The Area of Sustainable Development and Fight against Climate Change of the Cabildo de Tenerife, through the Insular Water Council (Ciatf), will install input and output meters and their corresponding remote control in 93 urban water supply tanks in the 12 municipalities of the island who have direct management of their water resources, an investment of around 2.2 million.
The island councilor Javier Rodríguez Medina explains in a note that with this initiative they are going to get the municipalities to control the hydraulic performance of the system “to reduce as much as possible the losses of drinking water.”
The island’s municipalities that will benefit from this measure are Santa Úrsula, La Victoria, La Matanza, La Guancha, San Juan de la Rambla, Fasnia, Vilaflor, Buenavista del Norte, Los Silos, Garachico, El Tanque and El Rosario.
This action will involve installation of the order of 200 large diameter meters (entry and exit) and the remote control implantation, which has already been awarded and whose Works will begin in a month with a completion period of 14 months and one investment of more than 2.2 million euros.
Rodríguez Medina explains that what is involved is “having real-time information on the flows that are being recorded, so that there will be a control and diagnosis of the reservoirs to improve the water management of these municipalities and thus be fast in solving leaks and water losses “.
The counselor also stresses that this action will address the “critical situation” that occurs in these municipalities, all with low hydraulic performance, where in some cases more than 60% of their water is lost in the network itself.

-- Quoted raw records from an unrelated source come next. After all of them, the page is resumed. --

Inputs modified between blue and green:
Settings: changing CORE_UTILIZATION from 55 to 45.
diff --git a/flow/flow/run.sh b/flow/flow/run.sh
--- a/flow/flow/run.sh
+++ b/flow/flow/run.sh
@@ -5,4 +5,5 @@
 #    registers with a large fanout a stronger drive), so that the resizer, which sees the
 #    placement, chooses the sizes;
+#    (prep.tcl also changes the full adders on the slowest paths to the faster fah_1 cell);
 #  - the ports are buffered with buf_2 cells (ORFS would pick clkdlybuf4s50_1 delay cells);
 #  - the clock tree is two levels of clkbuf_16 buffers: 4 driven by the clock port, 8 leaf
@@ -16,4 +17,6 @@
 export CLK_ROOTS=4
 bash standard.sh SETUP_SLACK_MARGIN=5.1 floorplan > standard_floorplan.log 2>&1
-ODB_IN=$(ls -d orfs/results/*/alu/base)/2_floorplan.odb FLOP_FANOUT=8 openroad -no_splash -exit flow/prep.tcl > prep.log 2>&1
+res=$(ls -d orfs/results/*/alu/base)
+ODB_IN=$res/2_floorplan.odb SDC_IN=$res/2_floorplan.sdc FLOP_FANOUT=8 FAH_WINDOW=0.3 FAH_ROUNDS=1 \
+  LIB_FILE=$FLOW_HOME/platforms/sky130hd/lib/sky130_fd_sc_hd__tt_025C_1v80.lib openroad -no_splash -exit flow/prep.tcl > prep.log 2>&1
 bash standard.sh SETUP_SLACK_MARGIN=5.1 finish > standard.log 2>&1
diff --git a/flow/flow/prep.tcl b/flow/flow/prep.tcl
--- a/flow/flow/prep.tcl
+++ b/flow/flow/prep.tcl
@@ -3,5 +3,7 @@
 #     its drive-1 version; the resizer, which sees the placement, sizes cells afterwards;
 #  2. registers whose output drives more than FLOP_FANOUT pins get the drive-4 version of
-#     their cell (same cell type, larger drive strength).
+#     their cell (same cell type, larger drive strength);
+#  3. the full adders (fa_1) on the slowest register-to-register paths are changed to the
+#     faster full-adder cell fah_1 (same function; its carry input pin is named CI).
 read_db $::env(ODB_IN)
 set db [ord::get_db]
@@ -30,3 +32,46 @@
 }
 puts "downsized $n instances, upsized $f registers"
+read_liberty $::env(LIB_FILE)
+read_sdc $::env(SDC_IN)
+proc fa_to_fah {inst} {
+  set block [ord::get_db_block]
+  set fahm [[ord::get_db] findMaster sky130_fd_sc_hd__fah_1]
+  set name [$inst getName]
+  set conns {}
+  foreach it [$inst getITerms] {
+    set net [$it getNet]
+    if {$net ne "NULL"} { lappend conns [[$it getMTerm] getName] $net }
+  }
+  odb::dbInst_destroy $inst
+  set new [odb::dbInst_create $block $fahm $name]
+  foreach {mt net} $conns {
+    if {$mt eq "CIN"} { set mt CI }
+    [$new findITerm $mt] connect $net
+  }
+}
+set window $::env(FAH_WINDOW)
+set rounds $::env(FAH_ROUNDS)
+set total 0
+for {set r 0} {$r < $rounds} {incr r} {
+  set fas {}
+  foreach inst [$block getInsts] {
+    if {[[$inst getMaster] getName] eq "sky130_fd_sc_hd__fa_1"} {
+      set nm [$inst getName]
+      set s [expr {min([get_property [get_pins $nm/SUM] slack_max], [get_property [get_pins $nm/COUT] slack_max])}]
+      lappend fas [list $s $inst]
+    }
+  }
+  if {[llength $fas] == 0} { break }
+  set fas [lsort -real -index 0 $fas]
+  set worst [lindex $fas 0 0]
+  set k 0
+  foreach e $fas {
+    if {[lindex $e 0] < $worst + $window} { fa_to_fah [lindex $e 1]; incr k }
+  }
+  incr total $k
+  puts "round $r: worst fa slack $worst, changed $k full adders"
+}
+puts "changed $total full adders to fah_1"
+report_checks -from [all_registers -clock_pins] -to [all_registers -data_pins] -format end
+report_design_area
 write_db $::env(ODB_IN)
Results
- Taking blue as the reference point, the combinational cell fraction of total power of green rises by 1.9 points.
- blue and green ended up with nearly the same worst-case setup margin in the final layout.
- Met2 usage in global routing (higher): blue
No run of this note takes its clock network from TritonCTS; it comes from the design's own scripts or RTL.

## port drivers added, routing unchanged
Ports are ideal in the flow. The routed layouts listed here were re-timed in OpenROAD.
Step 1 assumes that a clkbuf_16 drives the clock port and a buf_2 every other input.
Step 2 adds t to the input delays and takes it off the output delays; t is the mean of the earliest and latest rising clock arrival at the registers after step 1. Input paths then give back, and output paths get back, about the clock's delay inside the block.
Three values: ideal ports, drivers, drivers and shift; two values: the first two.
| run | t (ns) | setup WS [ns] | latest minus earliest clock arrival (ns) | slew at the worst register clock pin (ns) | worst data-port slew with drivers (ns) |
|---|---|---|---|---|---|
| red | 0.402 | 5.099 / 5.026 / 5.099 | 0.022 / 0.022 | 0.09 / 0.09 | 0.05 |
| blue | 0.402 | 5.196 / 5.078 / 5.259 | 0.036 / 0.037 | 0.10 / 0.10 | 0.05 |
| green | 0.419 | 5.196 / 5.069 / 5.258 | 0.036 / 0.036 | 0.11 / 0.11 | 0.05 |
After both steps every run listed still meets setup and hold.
What follows belongs to an exercise in optimizing a design on an open flow for small area; a production flow would make more cautious choices.
In this exercise RTL edits were held to simulation tests only and were not proved equivalent to the original.

==> flow/design.v, too long to show whole: its modules and the start of the top module <==
// module csa_fa: 6 lines
// module csa_ha: 6 lines
// module audio_core: 3471 lines
module audio_core
          (clk,
           reset,
           clk_enable,
           note_c4,
           note_d4,
           note_e4,
           note_f4,
           run_drum,
           volume_ctrl,
           ce_out,
           out_PDM);
  // ...
==> flow/run.sh <==
#!/bin/bash
# synth_recipe.tcl (not shown) runs the flow's synth.tcl, then flattens the netlist and writes it again
# the make line also repeats each setting of config.mk as NAME=value (left out here)
make -C /OpenROAD-flow-scripts/flow DESIGN_CONFIG=/design/flow/config.mk WORK_HOME=/design/flow/orfs CLKGATE_MAP_FILE= SYNTH_SCRIPT=/design/flow/synth_recipe.tcl finish
==> flow/config.mk <==
export PLATFORM = sky130hd
export DESIGN_NAME = audio_core
export DESIGN_NICKNAME = audio_core
export VERILOG_FILES = /design/flow/design.v
export SDC_FILE = /design/flow/constraint.sdc
export NUM_CORES = 4
export LEC_CHECK = 0
export CAP_MARGIN = 20
export CORE_MARGIN = 2
export CORE_UTILIZATION = 70
export PLACE_DENSITY = 0.8
export SLEW_MARGIN = 20
export SYNTH_HIERARCHICAL = 1
export SYNTH_MINIMUM_KEEP_SIZE = 0
==> flow/constraint.sdc <==
create_clock -name core_clock -period 10.0 [get_ports {clk}]
set_input_delay 2.0000 -clock core_clock [delete_from_list [all_inputs] [get_ports {clk}]]
set_output_delay 2.0000 -clock core_clock [all_outputs]
set_load 0.01 [all_outputs]
This is an optimization exercise on Yosys and OpenROAD, whose aim is small area, a short achievable clock period and few clock cycles per item, not a production implementation. At most, simulation tests tie the RTL to the original design; equivalence was not proved. Power figures rest on the tool's default switching activity, not on a simulated workload.

Design mult8, start of the top module:
module mult8(clk, nRST, c_ALL, m_busy, a_data, b_data, mult_out, m_finish);
Settings: LEC_CHECK=0, CAP_MARGIN=20, CORE_MARGIN=2, CORE_UTILIZATION=40, CTS_BUF_LIST=sky130_fd_sc_hd__clkbuf_4, GPL_TIMING_DRIVEN=0, PLACE_DENSITY=0.6, SLEW_MARGIN=20; clock period 5.0 ns.
standard.sh (not shown) runs the stock make flow with config.mk's settings and CLKGATE_MAP_FILE= SYNTH_SCRIPT=/design/flow/synth_recipe.tcl, a recipe that flattens the netlist after the stock synthesis.
==> flow/flow/run.sh <==
#!/bin/bash
# Own layout flow: the standard flow (standard.sh, all steps, its logs in
# orfs/logs/), with two changes on make's command line:
# - the synthesis script is flow/synth.tcl: it sources the standard script
#   synth_recipe.tcl unchanged, but skips full-adder extraction
#   (ADDER_MAP_FILE empty) and maps with the ABC scripts in flow/;
# - every port still gets a buffer, but the smallest one (buf_1).
# make's own output goes to own_flow.log.
set -euo pipefail
work=$(pwd)
export MY_WORK_DIR=$work
export MY_FLOW_DIR=$work/flow
sed -e "s#SYNTH_SCRIPT=[^ ]*#SYNTH_SCRIPT=$work/flow/synth.tcl ADDER_MAP_FILE= BUFFER_PORTS_ARGS=\"-buffer_cell sky130_fd_sc_hd__buf_1\"#" standard.sh > own_standard.sh
bash own_standard.sh > own_flow.log 2>&1
==> flow/flow/map.abc <==
strash
dch
map -D 1700
topo
stime -c
buffer -c
upsize -c -D 1700
dnsize -c -D 1700
stime -c
==> flow/flow/map_out.abc <==
strash
dch
map -D 1200
topo
stime -c
buffer -c
upsize -c -D 1200
dnsize -c -D 1200
stime -c
==> flow/flow/synth.tcl <==
# Standard synthesis (synth_recipe.tcl, sourced unchanged) with two changes made
# from outside it: no full-adder extraction (ADDER_MAP_FILE is left empty on
# make's command line) and ABC technology mapping with delay-driven scripts:
# flow/map_out.abc for the logic between the registers and the outputs, then
# flow/map.abc for the rest.
proc abc {args} {
  set out {}
  set skip 0
  foreach a $args {
    if {$skip} { set skip 0; continue }
    if {$a eq "-script" || $a eq "-D"} { set skip 1; continue }
    lappend out $a
  }
  set dir $::env(MY_FLOW_DIR)
  if {[file exists $dir/map_out.abc]} {
    yosys select -set outcone o:* %ci*:-sky130_fd_sc_hd__edfxtp_1:-sky130_fd_sc_hd__dfrtp_1:-sky130_fd_sc_hd__dfxtp_1 t:\$_* %i
    puts "abc override: output cone with $dir/map_out.abc"
    yosys abc -script $dir/map_out.abc {*}$out @outcone
  }
  puts "abc override: rest with $dir/map.abc"
  yosys abc -script $dir/map.abc {*}$out
}
source $::env(MY_WORK_DIR)/synth_recipe.tcl
The baseline went through all stages and came out clean.
Next try:
--- a/flow/design.v
+++ b/flow/design.v
@@ -199,35 +199,35 @@
 assign c44 = (c38 & s41) | (c40 & (c38 ^ s41));
 assign s45 = pe_2 ^ pp_3_6 ^ c42;
 assign c46 = (pe_2 & pp_3_6) | (c42 & (pe_2 ^ pp_3_6));
 assign s47 = 1'b1 ^ pp_3_7 ^ c46;
 assign c48 = (1'b1 & pp_3_7) | (c46 & (1'b1 ^ pp_3_7));
 assign row_a = {1'b1, pe_3, s47, c44, s43, c36, s35, c24, s23, s17, s11, s7, s3, s1, pp_0_1, pp_0_0};
 assign row_b = {1'b0, c48, 1'b0, s45, 1'b0, s39, 1'b0, s29, 1'b0, 1'b0, 1'b0, 1'b0, 1'b0, 1'b0, 1'b0, bn_0};
-wire [4:0] lo_sum;
-assign lo_sum[4:0] = row_a[3:0] + row_b[3:0];
-reg [3:0] lo_q;
+wire [6:0] lo_sum;
+assign lo_sum[6:0] = row_a[5:0] + row_b[5:0];
+reg [5:0] lo_q;
 reg lo_c;
-reg [10:0] hi_a;
+reg [8:0] hi_a;
 reg [3:0] hi_b;
 always @(posedge clk or negedge nRST)
 begin
     if(nRST == 1'b0)
         m_finish <= 1'b0;
     else if(c_ALL == 1'b1)
         m_finish <= 1'b0;
     else if(m_busy == 1'b0)
         m_finish <= 1'b1;
 end
 always @(posedge clk)
 begin
     if(m_busy == 1'b0)
     begin
-        lo_q <= lo_sum[3:0];
-        lo_c <= lo_sum[4];
-        hi_a <= {row_a[14], row_a[13], row_a[12], row_a[11], row_a[10], row_a[9], row_a[8], row_a[7], row_a[6], row_a[5], row_a[4]};
+        lo_q <= lo_sum[5:0];
+        lo_c <= lo_sum[6];
+        hi_a <= {row_a[14], row_a[13], row_a[12], row_a[11], row_a[10], row_a[9], row_a[8], row_a[7], row_a[6]};
         hi_b <= {row_b[14], row_b[12], row_b[10], row_b[8]};
     end
 end
-assign mult_out[3:0] = lo_q;
-assign mult_out[15:4] = {1'b1, hi_a[10], hi_a[9], hi_a[8], hi_a[7], hi_a[6], hi_a[5], hi_a[4], hi_a[3], hi_a[2], hi_a[1], hi_a[0]} + {1'b0, hi_b[3], 1'b0, hi_b[2], 1'b0, hi_b[1], 1'b0, hi_b[0], 1'b0, 1'b0, 1'b0, 1'b0} + lo_c;
+assign mult_out[5:0] = lo_q;
+assign mult_out[15:6] = {1'b1, hi_a[8], hi_a[7], hi_a[6], hi_a[5], hi_a[4], hi_a[3], hi_a[2], hi_a[1], hi_a[0]} + {1'b0, hi_b[3], 1'b0, hi_b[2], 1'b0, hi_b[1], 1'b0, hi_b[0], 1'b0, 1'b0} + lo_c;
 endmodule
Outcome: The new run completed with no timing, DRC or antenna violations. Critical path depth rose by 5. Sequential power hardly moves. Total power fell by 7.0%. Maximum frequency rose by 5.8%. Sequential cell count stays the same.
Testbench counts after the change, summed over its fixed seeds: cycles 3,200, items 3,200.
For the first run of this note, only the layout was checked, not whether the RTL still works.
Background: an optimization exercise with open tools, aiming at small area. Do not read the settings as production practice.
At most, simulation tests tie the RTL to the original design; equivalence was not proved.
No activity file was given, so power comes from the tool's default toggle rates.

==> flow/design.v <==
`timescale 1ns / 1ps
module game(
	input clk,
	input [7:0] sw,
	input btnR,
	output [3:0] an,
	output reg [6:0] seg,
	output reg [6:0] timer_seg,
	output timer_anode
);
	reg [3:0] l;
	reg [8:0] h;
	reg T;
	reg [1:0] k;
	reg [2:0] tt;    
	reg [3:0] tu;    
	reg [7:0] ctr;
	reg [7:0] N;
	reg E;
	reg [3:0] S;
	wire l0 = (l == 4'd0);
	wire l9 = l[3] & l[0];                                
	wire wrap = h[8] & h[7] & h[6] & h[5] & h[4] & h[2];   
	wire dtick = l0 & (T == h[0]);
	wire ttick = wrap & ~T;
	wire G = (tt == 3'd0) & (tu == 4'd0);
	always @(posedge clk) begin
		if (btnR) begin
			l <= 0; h <= 0; T <= 0; k <= 0; tt <= 3'd4; tu <= 4'd0;
			ctr <= 0; N <= 0; E <= 0; S <= 0;
		end else begin
			if (wrap) begin
				l <= 0; h <= 0; T <= ~T;
			end else if (l9) begin
				l <= 0; h <= h + 9'd1;
			end else
				l <= l + 4'd1;
			if (dtick) k <= k + 2'd1;
			if (ttick && !G) begin
				if (tu == 4'd0) begin
					tu <= 4'd9; tt <= tt - 3'd1;
				end else
					tu <= tu - 4'd1;
			end
			ctr <= ctr + 8'd1;
			if (E) N <= ctr + 8'd1;
			E <= (sw == N);
			if (!G && E) S <= S + 4'd1;
		end
	end
	assign an = ~(4'b1000 >> k);
	assign timer_anode = k[0];
	wire [7:0] M = N[7] ? (~N + 8'd1) : N;
	function [3:0] a3; input [3:0] x;
		a3 = {x[3] | x[2]&x[1] | x[2]&x[0],
		      x[2]&~x[1]&~x[0] | x[3]&x[0],
		      ~x[2]&x[1] | x[2]&x[1]&x[0] | x[3]&~x[0],
		      ~x[3]&~x[2]&x[0] | x[2]&x[1]&~x[0] | x[3]&~x[0]};
	endfunction
	wire [3:0] s1 = a3({1'b0, M[7:5]});
	wire [3:0] s2 = a3({s1[2:0], M[4]});
	wire [3:0] s3 = a3({s2[2:0], M[3]});
	wire [3:0] s4 = a3({s3[2:0], M[2]});
	wire [3:0] s5 = a3({s4[2:0], M[1]});
	wire [3:0] r2 = a3({1'b0, s1[3], s2[3], s3[3]});
	wire [3:0] r3 = a3({r2[2:0], s4[3]});
	wire hd = r3[3];
	wire [3:0] td = {r3[2:0], s5[3]};
	wire [3:0] ud = {s5[2:0], M[0]};
	reg [3:0] L;
	always @(*) begin
		if (G)
			case (k)
				2'd0: L = 4'd5;
				2'd1: L = 4'd11;
				2'd2: L = S[3] & (S[2] | S[1]) ? 4'd1 : 4'd0;
				default: L = S[3] & (S[2] | S[1]) ? S - 4'd10 : S;
			endcase
		else
			case (k)
				2'd0: L = N[7] ? 4'd10 : 4'd15;
				2'd1: L = {3'b0, hd};
				2'd2: L = td;
				default: L = ud;
			endcase
	end
	always @(*) begin
		case (L)
			4'd0: seg = 7'b0000001;
			4'd1: seg = 7'b1001111;
			4'd2: seg = 7'b0010010;
			4'd3: seg = 7'b0000110;
			4'd4: seg = 7'b1001100;
			4'd5: seg = 7'b0100100;
			4'd6: seg = 7'b0100000;
			4'd7: seg = 7'b0001111;
			4'd8: seg = 7'b0000000;
			4'd9: seg = 7'b0000100;
			4'd10: seg = 7'b1111110;
			4'd11: seg = 7'b1110110;
			default: seg = 7'b1111111;
		endcase
	end
	wire [3:0] TL = k[0] ? tu : {1'b0, tt};
	always @(*) begin
		case (TL)
			4'd0: timer_seg = 7'b0111111;
			4'd1: timer_seg = 7'b0110000;
			4'd2: timer_seg = 7'b1011011;
			4'd3: timer_seg = 7'b1111001;
			4'd4: timer_seg = 7'b1110100;
			4'd5: timer_seg = 7'b1101101;
			4'd6: timer_seg = 7'b1101111;
			4'd7: timer_seg = 7'b0111000;
			4'd8: timer_seg = 7'b1111111;
			4'd9: timer_seg = 7'b1111101;
			default: timer_seg = 7'b0000000;
		endcase
	end
endmodule
make LEC_CHECK=0 ABC_AREA=1 CAP_MARGIN=20 CORE_MARGIN=2 CORE_UTILIZATION=40 SLEW_MARGIN=20 finish   # period 20.0 ns
run.sh (not shown) runs the stock make flow with config.mk's settings and CLKGATE_MAP_FILE= SYNTH_SCRIPT=/design/flow/synth_recipe.tcl, a recipe that flattens the netlist after the stock synthesis.
==> next run, changes <==
--- a/flow/design.v
+++ b/flow/design.v
@@ -12,8 +12,7 @@
 	reg [8:0] h;
 	reg T;
 	reg [1:0] k;
-	reg [2:0] tt;    
-	reg [3:0] tu;    
+	reg [5:0] t;
 	reg [7:0] ctr;
 	reg [7:0] N;
 	reg E;
@@ -23,10 +22,10 @@
 	wire wrap = h[8] & h[7] & h[6] & h[5] & h[4] & h[2];   
 	wire dtick = l0 & (T == h[0]);
 	wire ttick = wrap & ~T;
-	wire G = (tt == 3'd0) & (tu == 4'd0);
+	wire G = (t == 6'd0);
 	always @(posedge clk) begin
 		if (btnR) begin
-			l <= 0; h <= 0; T <= 0; k <= 0; tt <= 3'd4; tu <= 4'd0;
+			l <= 0; h <= 0; T <= 0; k <= 0; t <= 6'd40;
 			ctr <= 0; N <= 0; E <= 0; S <= 0;
 		end else begin
 			if (wrap) begin
@@ -36,12 +35,7 @@
 			end else
 				l <= l + 4'd1;
 			if (dtick) k <= k + 2'd1;
-			if (ttick && !G) begin
-				if (tu == 4'd0) begin
-					tu <= 4'd9; tt <= tt - 3'd1;
-				end else
-					tu <= tu - 4'd1;
-			end
+			if (ttick && !G) t <= t - 6'd1;
 			ctr <= ctr + 8'd1;
 			if (E) N <= ctr + 8'd1;
 			E <= (sw == N);
@@ -51,12 +45,7 @@
 	assign an = ~(4'b1000 >> k);
 	assign timer_anode = k[0];
 	wire [7:0] M = N[7] ? (~N + 8'd1) : N;
-	function [3:0] a3; input [3:0] x;
-		a3 = {x[3] | x[2]&x[1] | x[2]&x[0],
-		      x[2]&~x[1]&~x[0] | x[3]&x[0],
-		      ~x[2]&x[1] | x[2]&x[1]&x[0] | x[3]&~x[0],
-		      ~x[3]&~x[2]&x[0] | x[2]&x[1]&~x[0] | x[3]&~x[0]};
-	endfunction
+	function [3:0] a3; input [3:0] x; a3 = (x >= 4'd5) ? x + 4'd3 : x; endfunction
 	wire [3:0] s1 = a3({1'b0, M[7:5]});
 	wire [3:0] s2 = a3({s1[2:0], M[4]});
 	wire [3:0] s3 = a3({s2[2:0], M[3]});
@@ -67,6 +56,9 @@
 	wire hd = r3[3];
 	wire [3:0] td = {r3[2:0], s5[3]};
 	wire [3:0] ud = {s5[2:0], M[0]};
+	wire [3:0] tt = (t >= 6'd40) ? 4'd4 : (t >= 6'd30) ? 4'd3 : (t >= 6'd20) ? 4'd2 : (t >= 6'd10) ? 4'd1 : 4'd0;
+	wire [5:0] tm = t - tt * 6'd10;
+	wire [3:0] tu = tm[3:0];
 	reg [3:0] L;
 	always @(*) begin
 		if (G)
@@ -101,7 +93,7 @@
 			default: seg = 7'b1111111;
 		endcase
 	end
-	wire [3:0] TL = k[0] ? tu : {1'b0, tt};
+	wire [3:0] TL = k[0] ? tu : tt;
 	always @(*) begin
 		case (TL)
 			4'd0: timer_seg = 7'b0111111;
@@ -114,6 +106,7 @@
 			4'd7: timer_seg = 7'b0111000;
 			4'd8: timer_seg = 7'b1111111;
 			4'd9: timer_seg = 7'b1111101;
+			4'd10: timer_seg = 7'b1111110;
 			default: timer_seg = 7'b0000000;
 		endcase
 	end
Flip-flop and latch count goes down by 1.
Final area goes up by 15%.
Global-route usage drops by 0.27 points.
Synthesized area increases by 18%.
Non-clock buffer count shrinks by 1.
Routed wire length rose by 17%.
Combinational power came out higher by about 2%.
The RTL of the second run of this note was laid out without a check of its function.

## separate check: timing with driven ports
In the flow no input, the clock included, has a driving cell. The finished layouts below were timed again as built, in two steps.
Step 1 assumes that a clkbuf_16 drives the clock port and a buf_2 every other input.
Step 2, shift: input delay + t, output delay - t, t = (earliest + latest rising clock arrival at the registers) / 2. This alone moves slack from input paths to output paths.
Three values: ideal, step 1, step 2; two values: the first two.
| run | shift t [ns] | setup WS [ns] | hold WS [ns] | worst slew at a driven data input, ns | pins driven straight from the clock port |
|---|---|---|---|---|---|
| the first run | 0.316 | 12.185 / 12.160 / 12.476 | 0.478 / 0.478 / 0.478 | 0.04 | 1 |
| the second run | 0.309 | 9.868 / 9.840 / 10.149 | 0.475 / 0.475 / 0.475 | 0.03 | 1 |
After both steps setup and hold are still met in every run listed.
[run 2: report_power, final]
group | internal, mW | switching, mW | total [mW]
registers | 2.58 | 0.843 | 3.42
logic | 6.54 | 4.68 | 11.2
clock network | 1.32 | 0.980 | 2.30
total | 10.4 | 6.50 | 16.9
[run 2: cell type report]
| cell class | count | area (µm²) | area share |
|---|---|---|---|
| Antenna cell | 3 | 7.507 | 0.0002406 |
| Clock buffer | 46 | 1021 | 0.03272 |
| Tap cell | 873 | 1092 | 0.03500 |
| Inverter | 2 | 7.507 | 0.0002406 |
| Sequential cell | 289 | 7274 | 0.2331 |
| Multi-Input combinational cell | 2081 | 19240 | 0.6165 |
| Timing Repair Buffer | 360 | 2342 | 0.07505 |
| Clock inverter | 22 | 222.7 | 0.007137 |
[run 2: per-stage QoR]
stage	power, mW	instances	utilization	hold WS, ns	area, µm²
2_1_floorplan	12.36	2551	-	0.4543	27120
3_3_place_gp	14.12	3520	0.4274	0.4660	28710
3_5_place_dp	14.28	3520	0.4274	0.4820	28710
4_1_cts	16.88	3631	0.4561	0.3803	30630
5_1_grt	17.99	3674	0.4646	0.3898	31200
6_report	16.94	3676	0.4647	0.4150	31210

Along these lines, it indicates that the objective is to increase the efficiency of the service to 75%, “which will lead to savings of more than three million euros per year in the total of the 12 municipalities, which will also improve other services that they are provided from the city councils, since they will be able to destine that saving to other areas “.
The counselor highlights the involvement of the Ciatf “because even though the supply of drinking water is a purely municipal issue, it is essential to provide technical advice and invest economic resources because the insular aquifer is a communicating vessel and management has to respond to a comprehensive and global strategy “.